A three-car crash that critically injured a Honolulu police officer Friday night was so loud it set off car alarms, recalled a Makaha resident who lives near the crash site.
"I was in the house, there was (a) big crash — no brakes, nothing," Louis Costa, 55, who lives in the cul-de-sac at the end of Kapakai Place, said in an interview Saturday afternoon. "All those guys’ car alarms — everything going off."
Neighbors described a late-night scene in which a speeding white Mercedes sport utility vehicle heading toward Kaena Point crashed into the officer’s SUV near the intersection of Farrington Highway and Water Street.
The collision around 11:20 p.m. caused the officer’s vehicle to flip over twice and land upside down on a concrete wall at the corner of Farrington Highway and Kapakai Place.

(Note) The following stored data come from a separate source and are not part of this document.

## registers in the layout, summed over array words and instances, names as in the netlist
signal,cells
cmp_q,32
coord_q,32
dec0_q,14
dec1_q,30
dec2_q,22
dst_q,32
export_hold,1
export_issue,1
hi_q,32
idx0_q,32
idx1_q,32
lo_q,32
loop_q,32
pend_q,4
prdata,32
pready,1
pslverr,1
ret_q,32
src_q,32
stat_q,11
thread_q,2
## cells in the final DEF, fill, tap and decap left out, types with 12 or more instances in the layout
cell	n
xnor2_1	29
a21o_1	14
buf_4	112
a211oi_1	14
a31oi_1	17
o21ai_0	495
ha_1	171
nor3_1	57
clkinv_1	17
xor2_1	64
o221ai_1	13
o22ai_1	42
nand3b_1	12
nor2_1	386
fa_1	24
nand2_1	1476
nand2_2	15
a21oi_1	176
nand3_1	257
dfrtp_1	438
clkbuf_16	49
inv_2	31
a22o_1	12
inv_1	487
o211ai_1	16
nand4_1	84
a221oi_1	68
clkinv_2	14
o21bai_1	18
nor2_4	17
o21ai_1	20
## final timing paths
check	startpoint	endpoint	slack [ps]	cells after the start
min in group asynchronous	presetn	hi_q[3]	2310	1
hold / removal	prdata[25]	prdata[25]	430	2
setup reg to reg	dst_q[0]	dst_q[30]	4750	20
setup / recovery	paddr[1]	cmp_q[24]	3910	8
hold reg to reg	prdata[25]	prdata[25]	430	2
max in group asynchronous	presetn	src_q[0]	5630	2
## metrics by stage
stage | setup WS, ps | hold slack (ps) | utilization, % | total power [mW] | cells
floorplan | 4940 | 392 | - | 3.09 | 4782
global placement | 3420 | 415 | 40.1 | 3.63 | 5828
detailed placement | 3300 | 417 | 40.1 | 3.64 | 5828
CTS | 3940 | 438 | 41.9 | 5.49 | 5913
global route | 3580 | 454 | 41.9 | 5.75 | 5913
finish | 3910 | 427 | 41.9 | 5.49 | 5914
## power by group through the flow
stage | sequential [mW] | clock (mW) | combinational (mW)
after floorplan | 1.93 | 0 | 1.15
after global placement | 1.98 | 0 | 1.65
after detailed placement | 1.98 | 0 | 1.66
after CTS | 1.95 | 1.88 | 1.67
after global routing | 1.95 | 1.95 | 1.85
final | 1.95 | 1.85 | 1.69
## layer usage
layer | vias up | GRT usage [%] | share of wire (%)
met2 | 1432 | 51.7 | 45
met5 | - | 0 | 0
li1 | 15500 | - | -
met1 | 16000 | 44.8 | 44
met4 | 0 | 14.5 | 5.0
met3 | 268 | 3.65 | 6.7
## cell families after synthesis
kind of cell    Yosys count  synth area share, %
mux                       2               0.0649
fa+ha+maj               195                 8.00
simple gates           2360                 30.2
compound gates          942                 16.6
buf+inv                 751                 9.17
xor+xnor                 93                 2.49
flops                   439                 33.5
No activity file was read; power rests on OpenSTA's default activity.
### config.mk
export PLATFORM = sky130hd
export DESIGN_NAME = iuc_host
export DESIGN_NICKNAME = d
export VERILOG_FILES = /design/src/hdl/iuc_pkg.sv /design/src/hdl/iuc_host.sv
export SDC_FILE = /design/constraint.sdc
export NUM_CORES = 1
export LEC_CHECK = 0
export ABC_AREA = 1
export BUFFER_PORTS_ARGS = -buffer_cell sky130_fd_sc_hd__buf_2
export CELL_PAD_IN_SITES_DETAIL_PLACEMENT = 0
export CELL_PAD_IN_SITES_GLOBAL_PLACEMENT = 1
export CORE_MARGIN = 2
export CORE_UTILIZATION = 47
export CTS_CLUSTER_SIZE = 8
export DETAILED_ROUTE_END_ITERATION = 12
export GPL_ROUTABILITY_DRIVEN = 0
export HOLD_SLACK_MARGIN = 0.03
export MAX_ROUTING_LAYER = met4
export PLACE_DENSITY_LB_ADDON = 0.2
export SLEW_MARGIN = 20
export SYNTH_ARGS = -nofsm -noshare
export SYNTH_HDL_FRONTEND = slang
export SYNTH_SLANG_ARGS = --single-unit
### constraint.sdc
create_clock -name clk -period 3.7 [get_ports clk]
set_clock_uncertainty 0.15 [all_clocks]
set_input_delay 0.555 -clock clk [delete_from_list [all_inputs] [get_ports clk]]
set_output_delay 0.555 -clock clk [all_outputs]
set_load 0.1 [all_outputs]
### src/hdl/iuc_pkg.sv
// Constants and types shared by the interrupt usage host controller.
// Functional notes
// - A valid stack pointer must be written before any interrupt is accepted; the code checks this for NMI only, not for address match.
// - No interrupt, NMI included, during the first instruction after reset; the code holds back NMI only, address match can be enabled at once.
// - The stack pointer should be loaded with an even address.
// - Never program address match with an interrupt routine's first instruction.
// - Never match the 7 addresses after request clear or priority lowering.
// - Never match the 3 addresses after setting the interrupt enable flag.
// - Never match the 3 addresses after lowering the processor priority level.
// - A handler rewriting interrupt control runs flag-restore before returning.
// - A handler enabling nesting also runs flag-restore before returning.
// - If the NMI handler rewrites interrupt control, every handler runs flag-restore.
// - Flag-restore: select ISP, save, read flags, reload flags, restore, dummy nop.
package iuc_pkg;

  localparam int          ADDR_W         = 24;
  localparam logic [23:0] SP_RESET       = 24'h000016;
  localparam int          CLK_PERIOD_NS  = 4;
  localparam int          NMI_EXTRA_NS   = 300;
  localparam int          NMI_BASE_CLKS  = 2;
  localparam int          NMI_HOLD_CLKS  =
      NMI_BASE_CLKS + (NMI_EXTRA_NS + CLK_PERIOD_NS - 1) / CLK_PERIOD_NS;
  localparam logic [3:0]  GAP_CLR_REQ    = 4'h7;
  localparam logic [3:0]  GAP_SET_I      = 4'h3;
  localparam logic [3:0]  GAP_LOWER_IPL  = 4'h3;
  localparam int          FORBID_DEPTH   = 8;
  localparam int          ISR_DEPTH      = 4;
  localparam logic [2:0]  RESTORE_LAST   = 3'h5;

  typedef enum logic [1:0] {
    IUC_OP_SET_SP    = 2'b00,
    IUC_OP_SET_MATCH = 2'b01,
    IUC_OP_NMI       = 2'b10,
    IUC_OP_RETURN    = 2'b11
  } iuc_op_t;

  typedef enum logic [2:0] {
    IUC_K_NONE       = 3'b000,
    IUC_K_CLR_REQ    = 3'b001,
    IUC_K_LOWER_ICR  = 3'b010,
    IUC_K_SET_I      = 3'b011,
    IUC_K_LOWER_IPL  = 3'b100,
    IUC_K_CTRL_WRITE = 3'b101
  } iuc_kind_t;

  typedef enum logic [2:0] {
    IUC_S_IDLE     = 3'b000,
    IUC_S_NMI_LOW  = 3'b001,
    IUC_S_NMI_HIGH = 3'b010,
    IUC_S_RESTORE  = 3'b011,
    IUC_S_RETURN   = 3'b100
  } iuc_state_t;

endpackage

The driver of the Mercedes, a 33-year-old Makaha man, was arrested on suspicion of driving under the influence, and excessive speed was a factor in the crash, police said. His passenger, a woman in her 30s, was taken to the hospital in serious-to-critical condition, according to an Emergency Medical Services report.
After crashing into the officer’s Toyota 4Runner, the Mercedes crossed the center line and hit a pickup truck traveling toward town, police said.
Witnesses said a family, including a mom, dad and several children, was traveling in the truck, and a young boy’s scalp was cut. EMS said a 4-year-old boy was transported to a hospital in stable condition. No other passengers in the truck were injured.
Charmell Cordeiro, whose backyard is along the highway and directly across the street from the crash, said the scene was traumatic and she wishes she hadn’t seen it.
"She was so bloody, but he was moving," Cordeiro, 41, said of the Mercedes’ passenger and driver. "She was moving at first, and then she kind of just like (put her head down and passed out) … he just said, ‘Call an ambulance, we need an ambulance,’ and I already was yelling at my mom to call an ambulance, so she did."
Fifteen-year-old Ronnie Joseph, who lives a few houses down from Water Street near Kiapa Place, said he heard the crash and ran down the highway with a few other men to help flip the police officer’s vehicle over.
"We busted the window (to) try to look if the guy was in the front seat, but he wasn’t," Joseph said. "I guess he was in the back all curled up, so me and my uncle tried to open the back door but it was jammed in … and the cops arrived, so we just let them (pull him out)."
Costa said the officer "was out cold, he was like not even moving," and that the officer’s SUV was so badly damaged he could see through the bottom of the vehicle to the inside when it was still upside-down.
Neighbors said the house near where the car landed is vacant, but that the owners return periodically to maintain the lawn.